--- ENTRIES SHOWN Enclosed Below ---

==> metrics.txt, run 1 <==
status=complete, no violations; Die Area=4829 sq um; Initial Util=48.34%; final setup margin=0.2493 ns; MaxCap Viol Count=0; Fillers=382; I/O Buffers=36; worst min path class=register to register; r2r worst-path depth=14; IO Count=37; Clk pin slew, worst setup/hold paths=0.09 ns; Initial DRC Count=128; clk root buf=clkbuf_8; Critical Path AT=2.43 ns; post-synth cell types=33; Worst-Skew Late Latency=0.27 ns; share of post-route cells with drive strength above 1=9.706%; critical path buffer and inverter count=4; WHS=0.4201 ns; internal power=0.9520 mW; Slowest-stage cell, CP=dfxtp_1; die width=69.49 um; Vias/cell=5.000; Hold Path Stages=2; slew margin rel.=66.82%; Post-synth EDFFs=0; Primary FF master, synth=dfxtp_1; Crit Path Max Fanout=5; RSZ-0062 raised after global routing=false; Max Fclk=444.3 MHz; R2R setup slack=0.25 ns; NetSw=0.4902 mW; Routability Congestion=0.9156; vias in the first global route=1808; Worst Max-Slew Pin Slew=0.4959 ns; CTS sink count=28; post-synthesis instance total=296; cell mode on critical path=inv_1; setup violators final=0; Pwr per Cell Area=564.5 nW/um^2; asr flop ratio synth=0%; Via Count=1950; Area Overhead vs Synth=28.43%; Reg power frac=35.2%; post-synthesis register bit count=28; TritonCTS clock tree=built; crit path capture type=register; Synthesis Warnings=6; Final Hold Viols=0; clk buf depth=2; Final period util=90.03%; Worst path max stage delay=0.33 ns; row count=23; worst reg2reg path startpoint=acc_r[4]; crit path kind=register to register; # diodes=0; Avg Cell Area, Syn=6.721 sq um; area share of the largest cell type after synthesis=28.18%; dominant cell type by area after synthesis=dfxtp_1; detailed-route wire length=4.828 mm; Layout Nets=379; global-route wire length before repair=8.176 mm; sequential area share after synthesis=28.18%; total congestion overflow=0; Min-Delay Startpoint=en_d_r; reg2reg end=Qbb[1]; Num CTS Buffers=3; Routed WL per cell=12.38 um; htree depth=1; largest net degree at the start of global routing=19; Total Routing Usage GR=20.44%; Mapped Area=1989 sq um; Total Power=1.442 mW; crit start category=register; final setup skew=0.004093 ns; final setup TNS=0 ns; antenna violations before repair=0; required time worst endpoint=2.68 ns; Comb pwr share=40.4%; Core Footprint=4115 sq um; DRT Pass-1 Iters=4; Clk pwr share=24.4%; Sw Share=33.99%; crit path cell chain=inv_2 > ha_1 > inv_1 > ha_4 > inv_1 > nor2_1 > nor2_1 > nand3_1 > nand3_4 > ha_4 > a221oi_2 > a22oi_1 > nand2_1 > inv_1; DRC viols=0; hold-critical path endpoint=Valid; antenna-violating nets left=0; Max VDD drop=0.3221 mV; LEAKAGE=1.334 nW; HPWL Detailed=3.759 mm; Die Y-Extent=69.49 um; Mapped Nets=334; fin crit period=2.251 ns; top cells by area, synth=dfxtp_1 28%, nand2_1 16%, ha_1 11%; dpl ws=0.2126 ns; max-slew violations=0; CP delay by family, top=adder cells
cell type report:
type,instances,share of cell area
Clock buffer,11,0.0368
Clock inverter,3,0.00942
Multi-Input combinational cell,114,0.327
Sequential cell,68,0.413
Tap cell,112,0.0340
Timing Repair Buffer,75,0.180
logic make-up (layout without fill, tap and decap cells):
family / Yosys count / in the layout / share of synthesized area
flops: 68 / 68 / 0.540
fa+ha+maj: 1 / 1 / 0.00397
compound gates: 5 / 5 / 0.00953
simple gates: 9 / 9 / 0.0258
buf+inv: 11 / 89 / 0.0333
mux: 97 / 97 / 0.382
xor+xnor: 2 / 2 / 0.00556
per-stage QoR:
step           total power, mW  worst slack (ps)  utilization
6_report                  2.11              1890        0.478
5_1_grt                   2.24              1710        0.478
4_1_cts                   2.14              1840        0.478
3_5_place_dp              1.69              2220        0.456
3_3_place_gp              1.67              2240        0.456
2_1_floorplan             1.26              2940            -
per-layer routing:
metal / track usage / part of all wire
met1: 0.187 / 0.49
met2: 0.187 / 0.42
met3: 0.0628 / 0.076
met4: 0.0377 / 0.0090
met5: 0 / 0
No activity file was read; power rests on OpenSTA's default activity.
## config.mk

```make
export PLATFORM = sky130hd
export DESIGN_NAME = rv32_mem
export DESIGN_NICKNAME = d
export VERILOG_FILES = /design/src/rtl/rv32_mem_pkg.sv /design/src/rtl/rv32_mem_align.sv /design/src/rtl/rv32_mem.sv
export SDC_FILE = /design/constraint.sdc
export NUM_CORES = 1
export LEC_CHECK = 0
export CAP_MARGIN = 10
export CORE_MARGIN = 2
export CORE_UTILIZATION = 44
export DETAILED_ROUTE_END_ITERATION = 8
export PLACE_DENSITY = 0.77
export SLEW_MARGIN = 20
export SYNTH_ARGS = -nofsm -noshare
export SYNTH_HDL_FRONTEND = slang
export SYNTH_HIERARCHICAL = 1
export SYNTH_SLANG_ARGS = --single-unit
```

## constraint.sdc

```tcl
create_clock -name clk -period 2 [get_ports clk]
set_input_delay 0.2 -clock clk [delete_from_list [all_inputs] [get_ports clk]]
set_output_delay 0.2 -clock clk [all_outputs]
set_load 0.02 [all_outputs]
```

## src/rtl/rv32_mem_pkg.sv

```systemverilog
// Shared definitions for the rv32 memory-access stage: access widths,
// branch op codes and the bus FSM state type.
package rv32_mem_pkg;

    localparam logic [1:0] RV32_MEM_WIDTH_BYTE = 2'b00;
    localparam logic [1:0] RV32_MEM_WIDTH_HALF = 2'b01;
    localparam logic [1:0] RV32_MEM_WIDTH_WORD = 2'b10;

    // Must stay in step with the encodings used by rv32_branch.
    localparam logic [1:0] RV32_BRANCH_OP_NEVER    = 2'b00;
    localparam logic [1:0] RV32_BRANCH_OP_ZERO     = 2'b01;
    localparam logic [1:0] RV32_BRANCH_OP_NON_ZERO = 2'b10;
    localparam logic [1:0] RV32_BRANCH_OP_ALWAYS   = 2'b11;

    typedef enum logic [1:0] {
        ST_IDLE = 2'b00,
        ST_BUSY = 2'b01,
        ST_DONE = 2'b10
    } mem_state_e;

    function automatic logic branch_taken(input logic [1:0] op, input logic non_zero);
        return (op == RV32_BRANCH_OP_ALWAYS)
            || (op == RV32_BRANCH_OP_ZERO && !non_zero)
            || (op == RV32_BRANCH_OP_NON_ZERO && non_zero);
    endfunction

endpackage

```

## src/rtl/rv32_mem_align.sv

```systemverilog
// Combinational byte-lane steering: store mask/data replication and
// load extraction with sign or zero extension.
module rv32_mem_align
    import rv32_mem_pkg::*;
(
    input  logic [1:0]  i_width,
    input  logic [1:0]  i_offset,
    input  logic        i_zero_extend,
    input  logic [31:0] i_store_data,
    input  logic [31:0] i_load_buf,
    output logic [3:0]  o_write_mask,
    output logic [31:0] o_write_value,
    output logic [31:0] o_load_value
);

    logic [31:0] w_shifted;

    assign w_shifted = i_load_buf >> {i_offset, 3'b000};

    always_comb begin
        // NOTE: every output gets a default before the case so no path can infer a latch.
        o_write_mask  = 4'b1111;
        o_write_value = i_store_data;
        o_load_value  = w_shifted;
        case (i_width)
            RV32_MEM_WIDTH_BYTE: begin
                o_write_mask  = 4'b0001 << i_offset;
                o_write_value = {4{i_store_data[7:0]}};
                o_load_value  = i_zero_extend ? {24'h0, w_shifted[7:0]}
                                              : {{24{w_shifted[7]}}, w_shifted[7:0]};
            end
            RV32_MEM_WIDTH_HALF: begin
                o_write_mask  = 4'b0011 << i_offset;
                o_write_value = {2{i_store_data[15:0]}};
                o_load_value  = i_zero_extend ? {16'h0, w_shifted[15:0]}
                                              : {{16{w_shifted[15]}}, w_shifted[15:0]};
            end
            default: ;
        endcase
    end

endmodule

```

## src/rtl/rv32_mem.sv

```systemverilog
// rv32 memory-access stage: registered data-bus loads/stores with a
// three-state stall FSM, branch resolution and the writeback register.
module rv32_mem
    import rv32_mem_pkg::*;
(
    input  logic        clk,
    input  logic        reset,
    input  logic        stall_in,
    input  logic        flush_in,
    input  logic        valid_in,
    input  logic        branch_predicted_taken_in,
    input  logic        alu_non_zero_in,
    input  logic        mem_read_in,
    input  logic        mem_write_in,
    input  logic        mem_zero_extend_in,
    input  logic        mem_fence_in,
    input  logic [1:0]  mem_width_in,
    input  logic [1:0]  branch_op_in,
    input  logic [4:0]  rd_in,
    input  logic        rd_write_in,
    input  logic [31:0] result_in,
    input  logic [31:0] rs2_value_in,
    input  logic [31:0] branch_pc_in,
    output logic [31:0] data_address_out,
    output logic        data_read_out,
    output logic        data_write_out,
    output logic [3:0]  data_write_mask_out,
    output logic [31:0] data_write_value_out,
    input  logic [31:0] data_read_value_in,
    input  logic        data_ready_in,
    output logic        stall_out,
    output logic        branch_mispredicted_out,
    output logic [31:0] branch_pc_out,
    output logic        fence_out,
    output logic        valid_out,
    output logic        rd_write_out,
    output logic [4:0]  rd_out,
    output logic [31:0] rd_value_out
);

    mem_state_e  r_state;
    mem_state_e  w_state_next;
    logic [31:0] r_address, r_write_value, r_load_buf, r_rd_value;
    logic        r_read, r_write, r_flushed, r_valid, r_rd_write;
    logic [3:0]  r_mask;
    logic [4:0]  r_rd;
    logic        w_access, w_advance, w_kill;
    logic [3:0]  w_write_mask;
    logic [31:0] w_write_value, w_load_value;

    rv32_mem_align u_align (
        .i_width       (mem_width_in),
        .i_offset      (result_in[1:0]),
        .i_zero_extend (mem_zero_extend_in),
        .i_store_data  (rs2_value_in),
        .i_load_buf    (r_load_buf),
        .o_write_mask  (w_write_mask),
        .o_write_value (w_write_value),
        .o_load_value  (w_load_value)
    );

    assign w_access  = valid_in && (mem_read_in || mem_write_in) && !flush_in;
    assign stall_out = (r_state == ST_IDLE && w_access) || r_state == ST_BUSY;
    assign w_advance = !stall_in && !stall_out;
    // A flush seen mid-access is remembered so the result is dropped on advance.
    assign w_kill    = flush_in || r_flushed;

    assign branch_mispredicted_out = valid_in && !flush_in
        && (branch_taken(branch_op_in, alu_non_zero_in) != branch_predicted_taken_in);
    assign branch_pc_out = branch_pc_in;
    assign fence_out     = valid_in && mem_fence_in && !flush_in;

    always_ff @(posedge clk) begin
        // NOTE: sequential state uses non-blocking assignment so every flop samples pre-edge values.
        if (reset) r_state <= ST_IDLE;
        else       r_state <= w_state_next;
    end

    always_comb begin
        w_state_next = r_state;
        case (r_state)
            ST_IDLE: if (w_access)      w_state_next = ST_BUSY;
            ST_BUSY: if (data_ready_in) w_state_next = ST_DONE;
            ST_DONE: if (!stall_in)     w_state_next = ST_IDLE;
            default:                    w_state_next = ST_IDLE;
        endcase
    end

    always_ff @(posedge clk) begin
        if (reset) begin
            r_address     <= '0;
            r_read        <= 1'b0;
            r_write       <= 1'b0;
            r_mask        <= '0;
            r_write_value <= '0;
        end else if (r_state == ST_IDLE && w_access) begin
            r_address     <= {result_in[31:2], 2'b00};
            r_read        <= mem_read_in;
            r_write       <= mem_write_in;
            r_mask        <= w_write_mask;
            r_write_value <= w_write_value;
        end else if (r_state == ST_BUSY && data_ready_in) begin
            r_read        <= 1'b0;
            r_write       <= 1'b0;
        end
    end

    // NOTE: the load buffer is pure datapath, always written before it is read, so it carries no reset.
    always_ff @(posedge clk) begin
        if (r_state == ST_BUSY && data_ready_in) r_load_buf <= data_read_value_in;
    end

    always_ff @(posedge clk) begin
        if (reset || w_advance)                       r_flushed <= 1'b0;
        else if (r_state != ST_IDLE && flush_in)      r_flushed <= 1'b1;
    end

    always_ff @(posedge clk) begin
        if (reset) begin
            r_valid    <= 1'b0;
            r_rd       <= '0;
            r_rd_write <= 1'b0;
            r_rd_value <= '0;
        end else if (w_advance) begin
            r_valid    <= valid_in && !w_kill;
            r_rd       <= rd_in;
            r_rd_write <= rd_write_in && !w_kill;
            r_rd_value <= mem_read_in ? w_load_value : result_in;
        end
    end

    assign data_address_out     = r_address;
    assign data_read_out        = r_read;
    assign data_write_out       = r_write;
    assign data_write_mask_out  = r_mask;
    assign data_write_value_out = r_write_value;
    assign valid_out            = r_valid;
    assign rd_out               = r_rd;
    assign rd_write_out         = r_rd_write;
    assign rd_value_out         = r_rd_value;

endmodule

```

==> summary.md <==
| Metric | Value |
|---|---|
| Synth Register Bits | 142 |
| # IOs | 294 |
| Buffers on Ports | 227 |
| RSZ-0062 raised after global routing | no |
| P&R area growth vs syn | 37.59% |
| Max Fanout on Critical Path | 14 |
| Remaining antenna violation count | 0 |
| Total power | 7.603 mW |
| Startpoint types | flop |
| Setup Fix Bufs, Post-CTS | 0 |
| Setup-failing EPs final | 0 |
| Syn_area_per_cell | 9.347 um2 |
| Core ar. | 0.01652 mm2 |
| Overall routed net length | 21.65 mm |
| Yosys top cell area share | 0.2971 |
| Top post-synthesis cells by area | dfxtp_1, edfxtp_1, mux2i_1 |
| Vias in the first global route | 6063 |
| FF-to-FF setup slack | 110 ps |
| Clk_lat worst skew | 420 ps |
| Pin slew with the least headroom to its limit | 803.1 ps |
| Adder-cell share of the synthesized area | 0 |
| Synthesized instance count | 793 |
| Die area | 0.01790 mm2 |
| Final Hold Fails | 0 |
| Clock sinks | 142 |
| Fmax | 529.6 MHz |
| Max-cap violations | 0 |
| Synth Area in Compound Gates | 0.1519 |
| Residual DRC | 0 |
| Worst EP required | 2310 ps |
| Clock Tree Buf Depth | 2 |
| Starting density of the core | 0.4486 |
| First-pass GRT wire length | 33.61 mm |
| Synth Area in Simple Gates | 0.1489 |
| Pre-antenna DRT Iters | 6 |
| DP HPWL | 15.22 mm |
| Largest net degree at the start of global routing | 70 |
| Routed WL per cell | 18.19 um |
| Post-synth EDFFs | 32 |
| Num rows | 47 |
| Die height | 133.8 um |
| Cell area after synthesis | 0.007412 mm2 |
| Final min period | 1888 ps |
| Max-slew violation count | 0 |
| Main synth FF type | dfxtp_1 |
| Leakage | 3.800 nW |
| Via count | 6414 |
| Synth warn | 6 |
| Synth unique cells | 44 |
| Via density | 5.390 |
| Main combinational cell family by area after synthesis | multiplexers |
| Global route overflow | 0 |
| Mux share of post-synthesis cell area | 0.1754 |
| Power per standard cell area | 745.5 mW/mm2 |
| Initial DRC count | 344 |
| Antenna violations before repair | 0 |
| Placer Congestion | 0.8343 |
| GRT Util Overall | 0.2402 |
| Kind of end point of the critical path | flop |
| Xor and xnor area share after synthesis | 0.001182 |
| NumNets Final | 1107 |
| Post-synthesis sequential area ratio | 0.4267 |
| Largest vdd supply drop | 0.0005930 V |
| Number of CTS-inserted buffers | 17 |
| CTS tree | done |
| Layout cell share with drive strength beyond 1 | 0.1392 |
| Status | finished, final reports clean |
| Clock-pin transition on the worst setup and hold timing paths | 60 ps |
| Arrival time at the worst endpoint | 2190 ps |
| Final Cycle Share | 0.9440 |
| Die X | 133.8 um |
| Hold WC Path Type | input pin to flop |
| Commonest cells after routing, fill and taps aside | clkdlybuf4s50_1, dfxtp_1, a21oi_1 |
| Post-route clock skew | 8.316 ps |
| Most common cell after layout, fill and taps aside | clkdlybuf4s50_1 |
| Setup TNS | 0 ps |
| Hold WS | 156.4 ps |
| CTS root buf | clkbuf_16 |
| Cts hold-fix bufs | 0 |
| N_diodes | 0 |
| Critical path class | flop to flop |
| Asr flop ratio synth | 0 |
| CTS HTree Levels | 4 |
| Post-synth top area cell | dfxtp_1 |
| Worst relative slew slack | 0.4635 |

--- End of Enclosed ENTRIES SHOWN ---

EXERCISE DETAILS: Going back to the entries above, set down exactly the lines that begin at the one with "Clock buffer,11,0.0368" and end at the one with "family / Yosys", both included, and nothing else.

OUTPUT:
Clock buffer,11,0.0368
Clock inverter,3,0.00942
Multi-Input combinational cell,114,0.327
Sequential cell,68,0.413
Tap cell,112,0.0340
Timing Repair Buffer,75,0.180
logic make-up (layout without fill, tap and decap cells):
family / Yosys count / in the layout / share of synthesized area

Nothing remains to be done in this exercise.